Hudson Pacific Properties, Inc.
April 5, 2019
Page 2
7. The four Equity Distribution Agreements, each dated as of November 16, 2012, each by and among the Company, Hudson Pacific Properties, L.P., a Maryland limited partnership, and one of Wells Fargo Securities, LLC, Barclays Capital Inc., KeyBanc Capital Markets Inc. or Merrill Lynch, Pierce, Fenner & Smith Incorporated, each as amended as of on July 21, 2014, March 17, 2015 and April 5, 2019;
8. A certificate executed by an officer of the Company, dated as of the date hereof; and
9. Such other documents and matters as we have deemed necessary or appropriate to express the opinion set forth in this letter, subject to the assumptions, limitations and qualifications stated herein.
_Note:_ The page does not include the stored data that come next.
### config.mk
export PLATFORM = sky130hd
export DESIGN_NAME = scs_seq
export DESIGN_NICKNAME = d
export VERILOG_FILES = /design/src/design/scs_pkg.sv /design/src/design/scs_seq.sv
export VERILOG_INCLUDE_DIRS = /design/src /design/src/design
export SDC_FILE = /design/constraint.sdc
export NUM_CORES = 1
export LEC_CHECK = 0
export ABC_CLOCK_PERIOD_IN_PS = 2500
export BUFFER_PORTS_ARGS = -buffer_cell sky130_fd_sc_hd__buf_2
export CORE_MARGIN = 4
export CORE_UTILIZATION = 40
export DETAILED_ROUTE_END_ITERATION = 6
export PLACE_DENSITY = 0.67
export SYNTH_ARGS = -nofsm -noshare
export SYNTH_HDL_FRONTEND = slang
export SYNTH_SLANG_ARGS = --single-unit
### constraint.sdc
create_clock -name pclk -period 2.5 [get_ports pclk]
set_input_delay 0.125 -clock pclk [delete_from_list [all_inputs] [get_ports pclk]]
set_output_delay 0.125 -clock pclk [all_outputs]
set_load 0.05 [all_outputs]
### src/design/scs_params.svh
// constants of the conversion channel sequencer: offsets, field positions, resets, counts
`ifndef SCS_PARAMS_SVH
`define SCS_PARAMS_SVH

// ************************************************************
// register offsets (byte addresses)
// ************************************************************
`define SCS_ADDR_CFG 12'h000
`define SCS_ADDR_CMD 12'h004
`define SCS_ADDR_STAT 12'h008

// ************************************************************
// configuration_word field positions and reset values
// ************************************************************
`define SCS_CFG_SEQ_BIT 11
`define SCS_CFG_CLK_BIT 10
`define SCS_CFG_TRIG_BIT 9
`define SCS_CFG_NAP_BIT 4
`define SCS_CFG_SEQ_RST 1'b1
`define SCS_CFG_CLK_RST 1'b1
`define SCS_CFG_TRIG_RST 1'b1
`define SCS_CFG_NAP_RST 1'b0

// ************************************************************
// command_word channel field
// ************************************************************
`define SCS_CMD_CH_LSB 0
`define SCS_CMD_CH_MSB 2
`define SCS_CH_RST 3'h0

// ************************************************************
// timing counts, in conversion clock cycles or pclk cycles
// ************************************************************
`define SCS_ACQ_CCLKS 5'h03
`define SCS_CONV_CCLKS 5'h12
`define SCS_CNT_ONE 5'h01
`define SCS_OSC_DIV 4'hb
`define SCS_OSC_ONE 4'h1

`endif

### src/design/scs_pkg.sv
// types of the conversion channel sequencer
`default_nettype none
package scs_pkg;

    typedef enum logic [0:0] {
        scs_acq,
        scs_conv
    } scs_state_t;

    typedef struct packed {
        logic seq;       // channel_sequencing_bit: 1 automatic, 0 manual
        logic clk_int;   // 1 internal oscillator, 0 serial clock / 2
        logic trig_man;  // 1 manual trigger by convert_start_n, 0 automatic
        logic auto_nap;  // automatic nap enable, keeps oscillator alive
    } scs_cfg_t;

    typedef struct packed {
        logic converting;
        logic acq_ok;
        logic osc_run;
        logic [2:0] start_ch;
        logic [2:0] last_ch;
        logic [2:0] ptr;
    } scs_stat_t;

endpackage
`default_nettype wire

### src/design/scs_seq.sv
// conversion clock, acquisition/conversion timing and channel sequencer with apb registers
//
// Notes on behaviour
// - conversion clock comes from the internal oscillator or the serial clock, by configuration.
// - internal oscillator runs only while converting or until three acquisition clocks have passed, unless auto trigger or auto nap.
// - with serial clock source each serial clock rise toggles the conversion clock.
// - acquisition lasts at least three conversion clocks before a conversion starts.
// - a conversion takes eighteen conversion clocks.
// - serial clock, manual trigger: done 36 serial clocks after the convert start fall.
// - during conversion the input is held and selected and common inputs disconnected.
// - four or eight channels by build parameter, sharing one common return.
// - clearing the channel sequencing bit selects manual channel selection.
// - setting the channel sequencing bit selects automatic selection; reset value.
// - first automatic conversion uses the channel last completed before entry.
// - sequencer steps up to the highest channel, then back to the start channel.
// - when starting at the highest channel only that channel is converted.
// - the multiplexer moves to the next channel ahead of its acquisition.
// - clearing the channel sequencing bit stops automatic stepping.
// - manual trigger: convert_start_n falling ends acquisition and starts conversion.
// - auto trigger: next conversion starts three clocks after the previous ends.
//
// Added by the designer: the register offsets and the APB register port.
`timescale 1ns/100ps
`default_nettype none
`include "scs_params.svh"
module scs_seq #(
    parameter int unsigned NUM_CH = 8
) (
    input wire logic pclk, // apb clock, 125 MHz
    input wire logic presetn, // asynchronous reset, active low
    input wire logic [11:0] paddr, // apb byte address
    input wire logic psel, // apb select
    input wire logic penable, // apb access phase
    input wire logic pwrite, // apb direction, 1 write
    input wire logic [31:0] pwdata, // apb write data
    output logic [31:0] prdata, // apb read data
    output logic pready, // apb ready
    output logic pslverr, // apb error on unmapped address
    input wire logic serial_clk, // serial clock pin from host
    input wire logic convert_start_n, // convert start pin, active low
    output logic [2:0] mux_sel, // selected input channel
    output logic sample_hold, // 1 hold, 0 sample
    output logic inputs_disconnect, // selected and common inputs cut off
    output logic osc_run, // internal oscillator enable
    output logic conv_done // one pclk pulse at end of conversion
);

    localparam logic [2:0] HI_CH = 3'(NUM_CH - 1);
    // ************************************************************
    // state
    // ************************************************************
    scs_pkg::scs_cfg_t cfg_q, cfg_d;
    scs_pkg::scs_state_t state_q, state_d;
    logic [2:0] ptr_q, ptr_d;
    logic [2:0] start_q, start_d;
    logic [2:0] last_q, last_d;
    logic [4:0] acq_cnt_q, acq_cnt_d;
    logic [4:0] conv_cnt_q, conv_cnt_d;
    logic [3:0] osc_cnt_q, osc_cnt_d;
    logic phase_q, phase_d;
    logic done_q, done_d;
    logic [31:0] prdata_q, prdata_d;
    logic sclk_s1_q, sclk_s2_q, sclk_s3_q;
    logic cs_s1_q, cs_s2_q, cs_s3_q;
    logic sclk_rise, convert_start_n_fall, acq_ok, osc_on, osc_tick, ser_tick, conversion_clock_tick;
    logic start_conv, end_conv, apb_wr, addr_ok, seq_enter;
    logic [2:0] last_now;
    scs_pkg::scs_cfg_t cfg_w;
    scs_pkg::scs_stat_t stat;
    // next channel of the automatic sweep
    function automatic logic [2:0] scs_next_ch(input logic [2:0] cur, input logic [2:0] first);
        scs_next_ch = (cur >= HI_CH) ? first : cur + 3'h1;
    endfunction

    // ************************************************************
    // pin synchronisers
    // ************************************************************
    always_ff @(posedge pclk or negedge presetn) begin
        if (!presetn) begin
            sclk_s1_q <= 1'b0;
            sclk_s2_q <= 1'b0;
            sclk_s3_q <= 1'b0;
            cs_s1_q <= 1'b1;
            cs_s2_q <= 1'b1;
            cs_s3_q <= 1'b1;
        end else begin
            sclk_s1_q <= serial_clk;
            sclk_s2_q <= sclk_s1_q;
            sclk_s3_q <= sclk_s2_q;
            cs_s1_q <= convert_start_n;
            cs_s2_q <= cs_s1_q;
            cs_s3_q <= cs_s2_q;
        end
    end

    // ************************************************************
    // conversion clock
    // ************************************************************
    always_comb begin
        sclk_rise = sclk_s2_q & ~sclk_s3_q;
        convert_start_n_fall = ~cs_s2_q & cs_s3_q;
        acq_ok = acq_cnt_q >= `SCS_ACQ_CCLKS;
        // acquisition timing also needs the oscillator until three clocks have passed
        osc_on = cfg_q.clk_int & ((state_q == scs_pkg::scs_conv) | ~acq_ok
                 | ~cfg_q.trig_man | cfg_q.auto_nap);
        osc_tick = osc_on && (osc_cnt_q == `SCS_OSC_DIV - `SCS_OSC_ONE);
        ser_tick = ~cfg_q.clk_int & sclk_rise & phase_q;
        conversion_clock_tick = cfg_q.clk_int ? osc_tick : ser_tick;
        osc_cnt_d = (!osc_on || osc_tick) ? 4'h0 : osc_cnt_q + `SCS_OSC_ONE;
        phase_d = phase_q;
        if (start_conv) begin
            phase_d = 1'b0;
        end else if (~cfg_q.clk_int & sclk_rise) begin
            phase_d = ~phase_q;
        end
    end

    // ************************************************************
    // acquisition and conversion sequence
    // ************************************************************
    always_comb begin
        start_conv = (state_q == scs_pkg::scs_acq) && (cfg_q.trig_man
                     ? acq_ok && convert_start_n_fall
                     : acq_ok || (conversion_clock_tick && acq_cnt_q == `SCS_ACQ_CCLKS - `SCS_CNT_ONE));
        end_conv = (state_q == scs_pkg::scs_conv) && conversion_clock_tick
                   && (conv_cnt_q == `SCS_CONV_CCLKS - `SCS_CNT_ONE);
        state_d = state_q;
        acq_cnt_d = acq_cnt_q;
        conv_cnt_d = conv_cnt_q;
        done_d = end_conv;
        case (state_q)
            scs_pkg::scs_acq: begin
                if (start_conv) begin
                    state_d = scs_pkg::scs_conv;
                    conv_cnt_d = 5'h00;
                end else if (apb_wr && paddr == `SCS_ADDR_CMD && !cfg_q.seq) begin
                    acq_cnt_d = 5'h00;
                end else if (conversion_clock_tick && !acq_ok) begin
                    acq_cnt_d = acq_cnt_q + `SCS_CNT_ONE;
                end
            end
            scs_pkg::scs_conv: begin
                if (end_conv) begin
                    state_d = scs_pkg::scs_acq;
                    acq_cnt_d = 5'h00;
                end else if (conversion_clock_tick) begin
                    conv_cnt_d = conv_cnt_q + `SCS_CNT_ONE;
                end
            end
            default: begin
                state_d = scs_pkg::scs_acq;
            end
        endcase
    end

    // ************************************************************
    // channel pointer and sequencer
    // ************************************************************
    always_comb begin
        cfg_w.seq = pwdata[`SCS_CFG_SEQ_BIT];
        cfg_w.clk_int = pwdata[`SCS_CFG_CLK_BIT];
        cfg_w.trig_man = pwdata[`SCS_CFG_TRIG_BIT];
        cfg_w.auto_nap = pwdata[`SCS_CFG_NAP_BIT];
        cfg_d = cfg_q;
        if (apb_wr && paddr == `SCS_ADDR_CFG) begin
            cfg_d = cfg_w;
        end
        seq_enter = cfg_d.seq & ~cfg_q.seq;
        last_now = end_conv ? ptr_q : last_q;
        last_d = last_now;
        ptr_d = ptr_q;
        start_d = start_q;
        if (seq_enter) begin
            ptr_d = last_now;
            start_d = last_now;
        end else if (end_conv && cfg_q.seq) begin
            ptr_d = scs_next_ch(ptr_q, start_q);
        end else if (apb_wr && paddr == `SCS_ADDR_CMD && !cfg_q.seq) begin
            ptr_d = pwdata[`SCS_CMD_CH_MSB:`SCS_CMD_CH_LSB] & HI_CH;
        end
    end

    // ************************************************************
    // apb slave
    // ************************************************************
    always_comb begin
        apb_wr = psel & penable & pwrite;
        addr_ok = (paddr == `SCS_ADDR_CFG) || (paddr == `SCS_ADDR_CMD)
                  || (paddr == `SCS_ADDR_STAT);
        stat.converting = state_q == scs_pkg::scs_conv;
        stat.acq_ok = acq_ok;
        stat.osc_run = osc_on;
        stat.start_ch = start_q;
        stat.last_ch = last_q;
        stat.ptr = ptr_q;
        prdata_d = prdata_q;
        if (psel && !penable && !pwrite) begin
            prdata_d = 32'h0000_0000;
            if (paddr == `SCS_ADDR_CFG) begin
                prdata_d[`SCS_CFG_SEQ_BIT] = cfg_q.seq;
                prdata_d[`SCS_CFG_CLK_BIT] = cfg_q.clk_int;
                prdata_d[`SCS_CFG_TRIG_BIT] = cfg_q.trig_man;
                prdata_d[`SCS_CFG_NAP_BIT] = cfg_q.auto_nap;
            end else if (paddr == `SCS_ADDR_CMD) begin
                prdata_d[`SCS_CMD_CH_MSB:`SCS_CMD_CH_LSB] = ptr_q;
            end else if (paddr == `SCS_ADDR_STAT) begin
                prdata_d = 32'(stat);
            end
        end
    end

    // ************************************************************
    // registers
    // ************************************************************
    always_ff @(posedge pclk or negedge presetn) begin
        if (!presetn) begin
            cfg_q.seq <= `SCS_CFG_SEQ_RST;
            cfg_q.clk_int <= `SCS_CFG_CLK_RST;
            cfg_q.trig_man <= `SCS_CFG_TRIG_RST;
            cfg_q.auto_nap <= `SCS_CFG_NAP_RST;
            state_q <= scs_pkg::scs_acq;
            ptr_q <= `SCS_CH_RST;
            start_q <= `SCS_CH_RST;
            last_q <= `SCS_CH_RST;
            acq_cnt_q <= 5'h00;
            conv_cnt_q <= 5'h00;
            osc_cnt_q <= 4'h0;
            phase_q <= 1'b0;
            done_q <= 1'b0;
            prdata_q <= 32'h0000_0000;
        end else begin
            cfg_q <= cfg_d;
            state_q <= state_d;
            ptr_q <= ptr_d;
            start_q <= start_d;
            last_q <= last_d;
            acq_cnt_q <= acq_cnt_d;
            conv_cnt_q <= conv_cnt_d;
            osc_cnt_q <= osc_cnt_d;
            phase_q <= phase_d;
            done_q <= done_d;
            prdata_q <= prdata_d;
        end
    end

    assign prdata = prdata_q;
    assign pready = 1'b1;
    assign pslverr = psel & penable & ~addr_ok;
    assign mux_sel = ptr_q;
    assign sample_hold = state_q == scs_pkg::scs_conv;
    assign inputs_disconnect = state_q == scs_pkg::scs_conv;
    assign osc_run = osc_on;
    assign conv_done = done_q;

    // ************************************************************
    // assertions
    // ************************************************************
    property p_hold_in_conv;
        @(posedge pclk) disable iff (!presetn)
        $rose(state_q == scs_pkg::scs_conv) |-> sample_hold && inputs_disconnect
            throughout (state_q == scs_pkg::scs_conv) [*2];
    endproperty
    a_hold_in_conv: assert property (p_hold_in_conv)
        else $error("input not held while converting");

    property p_conv_len;
        @(posedge pclk) disable iff (!presetn)
        end_conv |-> conv_cnt_q == `SCS_CONV_CCLKS - `SCS_CNT_ONE
            ##1 conv_done && state_q == scs_pkg::scs_acq;
    endproperty
    a_conv_len: assert property (p_conv_len)
        else $error("conversion length wrong");
    property p_acq_min;
        @(posedge pclk) disable iff (!presetn)
        $rose(state_q == scs_pkg::scs_conv) |-> $past(acq_cnt_q) >= `SCS_ACQ_CCLKS
            || ($past(acq_cnt_q) == `SCS_ACQ_CCLKS - `SCS_CNT_ONE && $past(conversion_clock_tick));
    endproperty
    a_acq_min: assert property (p_acq_min)
        else $error("conversion started before acquisition time");
    property p_manual_start;
        @(posedge pclk) disable iff (!presetn)
        (state_q == scs_pkg::scs_acq && acq_ok && cfg_q.trig_man && convert_start_n_fall)
            |=> state_q == scs_pkg::scs_conv;
    endproperty
    a_manual_start: assert property (p_manual_start)
        else $error("convert start fall did not start conversion");
    property p_auto_start;
        @(posedge pclk) disable iff (!presetn)
        (state_q == scs_pkg::scs_acq && !cfg_q.trig_man && (acq_ok
            || (conversion_clock_tick && acq_cnt_q == `SCS_ACQ_CCLKS - `SCS_CNT_ONE)))
            |=> state_q == scs_pkg::scs_conv && conv_cnt_q == 5'h00;
    endproperty
    a_auto_start: assert property (p_auto_start)
        else $error("auto trigger did not start after three clocks");
    property p_seq_step;
        @(posedge pclk) disable iff (!presetn)
        (end_conv && cfg_q.seq && cfg_d.seq && ptr_q != HI_CH) |=> ptr_q == $past(ptr_q) + 3'h1;
    endproperty
    a_seq_step: assert property (p_seq_step)
        else $error("sequencer did not step");

    property p_seq_wrap;
        @(posedge pclk) disable iff (!presetn)
        (end_conv && cfg_q.seq && cfg_d.seq && ptr_q == HI_CH) |=> ptr_q == start_q;
    endproperty
    a_seq_wrap: assert property (p_seq_wrap)
        else $error("sequencer did not return to start channel");

    property p_manual_hold;
        @(posedge pclk) disable iff (!presetn)
        (end_conv && !cfg_q.seq && !cfg_d.seq) |=> $stable(ptr_q);
    endproperty
    a_manual_hold: assert property (p_manual_hold)
        else $error("channel stepped in manual selection");

    property p_seq_entry;
        @(posedge pclk) disable iff (!presetn)
        (seq_enter && !end_conv) |=> ptr_q == $past(last_q) && start_q == $past(last_q);
    endproperty
    a_seq_entry: assert property (p_seq_entry)
        else $error("sequence did not start at last converted channel");

    property p_osc_gate;
        @(posedge pclk) disable iff (!presetn)
        (osc_run && cfg_q.trig_man && !cfg_q.auto_nap) |-> !acq_ok
            || state_q == scs_pkg::scs_conv;
    endproperty
    a_osc_gate: assert property (p_osc_gate)
        else $error("oscillator running while idle");

    property p_serial_div;
        @(posedge pclk) disable iff (!presetn)
        (!cfg_q.clk_int && sclk_rise && !start_conv) |=> phase_q != $past(phase_q);
    endproperty
    a_serial_div: assert property (p_serial_div)
        else $error("serial clock rise did not toggle conversion clock");

endmodule

`default_nettype wire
In expressing the opinion set forth below, we have assumed the following:
1. Each individual executing any of the Documents, whether on behalf of such individual or another person, is legally competent to do so.
2. Each individual executing any of the Documents on behalf of a party (other than the Company) is duly authorized to do so.
3. Each of the parties (other than the Company) executing any of the Documents has duly and validly executed and delivered each of the Documents to which such party is a signatory, and such party’s obligations set forth therein are legal, valid and binding and are enforceable in accordance with all stated terms.
4. All Documents submitted to us as originals are authentic. The form and content of all Documents submitted to us as unexecuted drafts do not differ in any respect relevant to this opinion from the form and content of such Documents as executed and delivered. All Documents submitted to us as certified or photostatic copies conform to the original documents. All signatures on all Documents are genuine. All public records reviewed or relied upon by us or on our behalf are true and complete. All representations, warranties, statements and information contained in the Documents are true and complete. There has been no oral or written modification of or amendment to any of the Documents, and there has been no waiver of any provision of any of the Documents, by action or omission of the parties or otherwise.
5. None of the Shares will be issued or transferred in violation of the restrictions or limitations contained in Article VI of the Charter.
6. Upon the issuance of any of the Shares, the total number of shares of Common Stock issued and outstanding will not exceed the total number of shares of Common Stock that the Company is then authorized to issue under the Charter.